Railway station in Yokkaichi, Mie Prefecture, Japan

Yokkaichi Station (四日市駅, Yokkaichi-eki) is a railway station located in the city of Yokkaichi, Mie Prefecture, Japan, operated by Central Japan Railway Company (JR Tōkai). It also has a freight terminal of the Japan Freight Railway Company (JR Freight). Downtown Yokkaichi is located about 1 km from the station, which is less convenient than the centrally located Kintetsu Yokkaichi Station.

==Lines==
Yokkaichi Station is served by the Kansai Main Line, and is 37.2 rail kilometers from the terminus of the line at Nagoya Station. Trains on the Ise Railway Ise Line also terminate at this station, although the official terminal station for the line is at Kawarada Station.

==Station layout==
The station consists of one, very wide, complex island platform, serving three tracks. The Kansai Main Line uses the outer edges of the island platform, and the Ise Railway uses an indention in one side of the platform, which forms a single bay platform.

===Platforms===

| 1 | ■ Kansai Main Line | for Kameyama for Kuwana and Nagoya (some services) |
| ■ Ise Railway Ise Line | limited express Nanki and rapid Mie for Tsu, Matsusaka, Iseshi, Toba, Shingu and Kii-Katsuura |
| 2 | ■ Kansai Main Line | for Kuwana and Nagoya |
| 3 | ■ Ise Railway Ise Line | local trains for Tsu, via Suzuka |

==Adjacent stations==

| « |  | Service | » |  |
JR Central Kansai Main Line
| Kuwana |  | Limited Express Nanki |  | Suzuka (Ise Railway) |
| Kuwana |  | Rapid Mie |  | Suzuka (Ise Railway) |
| Kuwana |  | Rapid |  | Minami-Yokkaichi |
| Tomidahama |  | Semi Rapid |  | Minami-Yokkaichi |
| Tomidahama |  | Local |  | Minami-Yokkaichi |
Ise Railway Ise Line (1)
| Terminus |  | Local |  | Minami-Yokkaichi (2) |

==History==
Yokkaichi Station opened on December 25, 1890, as a station on the Kansai Railway. The Kansai Railway was nationalized on October 1, 1907, and the station became part of the Japanese Government Railways (JGR) system.
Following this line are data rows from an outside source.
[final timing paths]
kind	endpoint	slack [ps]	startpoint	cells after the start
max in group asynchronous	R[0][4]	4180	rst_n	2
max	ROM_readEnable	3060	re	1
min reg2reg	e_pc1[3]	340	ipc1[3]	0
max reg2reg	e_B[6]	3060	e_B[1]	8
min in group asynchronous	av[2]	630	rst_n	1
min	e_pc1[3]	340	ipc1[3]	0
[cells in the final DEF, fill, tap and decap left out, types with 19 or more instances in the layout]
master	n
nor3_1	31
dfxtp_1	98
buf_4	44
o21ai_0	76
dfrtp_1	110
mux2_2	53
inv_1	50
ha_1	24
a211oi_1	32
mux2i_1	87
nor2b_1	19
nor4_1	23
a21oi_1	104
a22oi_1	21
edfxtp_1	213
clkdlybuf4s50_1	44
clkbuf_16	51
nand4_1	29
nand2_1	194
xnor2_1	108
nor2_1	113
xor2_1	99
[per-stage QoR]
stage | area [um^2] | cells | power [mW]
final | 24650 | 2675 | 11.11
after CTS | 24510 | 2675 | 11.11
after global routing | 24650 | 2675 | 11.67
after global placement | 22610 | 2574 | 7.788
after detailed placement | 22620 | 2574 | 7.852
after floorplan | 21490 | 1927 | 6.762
This design comes from an exercise in tuning for small area on the open sky130 flow, not from production work.
RTL that was checked went through simulation tests only; none was proved equivalent to the original.
No driver is modelled on the clock port, so clocking that relies on it looks cheaper here than on a real chip.
Power is estimated from default activity; no workload was simulated.

==> module meanfilter, before the edit <==
module meanfilter #(
    parameter           DATA_WITH    =  24,
    parameter    [7:0]  MEAN_Level   =  7
)
(
    input       wire                        clk,
    input       wire                        rst,
    input       wire                        en,
    input       wire                        iValid,
    input       wire [DATA_WITH-1:0]        iData,
    output      wire [DATA_WITH + MEAN_Level -1:0] oData,
    output      wire                        oReady
);
reg  [4:0]  v;       
reg  [1:0]  prev;    
reg         z;       
reg  [1:0]  cn;      
reg  [30:0] rn;      
reg  [3:0]  tn;      
wire st0 = iValid & ~v[0];
wire st1 = v[0] & ~v[1];
wire st2 = v[1] & ~v[2];
wire st3 = v[2] & ~v[3];
wire st4 = v[3] & ~v[4];
wire p0  = ~(st1 | st2 | st3 | st4);
wire shift = en & (st0 | st1 | st2 | st3 | st4);
wire wrap = (prev == 2'b11 && iData[23:22] == 2'b00) ||
            (prev == 2'b00 && iData[23:22] == 2'b11);
wire g0 = z ? st1 : p0;
wire g1 = z ? st2 : st1;
wire g2 = z ? st3 : st2;
wire g3 = z ? st4 : st3;
wire [6:0] xdn = ~(({7{g0}} & iData[6:0]) | ({7{g1}} & iData[13:7]) |
                   ({7{g2}} & iData[20:14]) | ({7{g3}} & {4'b0, iData[23:21]}));
wire ga = z | p0;
wire gb = z | st4;
wire [6:0] an = {rn[6:3] | {4{ga | st4}}, rn[2:0] | {3{ga}}};
wire [6:0] bn = ~(rn[13:7] | {{4{gb | st3}}, {3{gb}}});
wire       ci = p0 | (z & st1);      
wire [1:0] cin = ci ? 2'b10 : cn;
wire [6:0] psn = an ^ bn ^ xdn;
wire [6:0] pcn = (an & bn) | (an & xdn) | (bn & xdn);
wire [7:0] rcn;
wire [6:0] dn;
assign dn[0]  = psn[0] ^ cin[0] ^ cin[1];
assign rcn[0] = (psn[0] & cin[0]) | (psn[0] & cin[1]) | (cin[0] & cin[1]);
genvar j;
generate for (j = 1; j < 7; j = j + 1) begin : g_rip
    assign dn[j]  = psn[j] ^ pcn[j-1] ^ rcn[j-1];
    assign rcn[j] = (psn[j] & pcn[j-1]) | (psn[j] & rcn[j-1]) | (pcn[j-1] & rcn[j-1]);
end endgenerate
always @(posedge clk) begin
    if (rst)
        v <= 5'd0;
    else
        v <= {v[3:0], iValid};
    prev <= iData[23:22];
    if (rst)
        z <= 1'b1;
    else if (en & st0 & wrap)
        z <= 1'b1;
    else if (en & st4)
        z <= 1'b0;
    cn <= {pcn[6], rcn[6]};
    tn <= dn[6:3];
    if (shift)
        rn <= {dn[2:0], {tn, rn[30:28]} | {7{z & st1}}, rn[27:7]};
end
assign oData  = en ? (z ? 31'd0 : ~rn) : {iData, 7'b0};
assign oReady = v[4];
endmodule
A new station building was completed on November 3, 1913. The Ise Line began operations from March 1, 1922. JGR became the Japanese National Railways (JNR) after World War II. The station was absorbed into the JR Central network upon the privatization of JNR on April 1, 1987. A new station building was completed in 2012.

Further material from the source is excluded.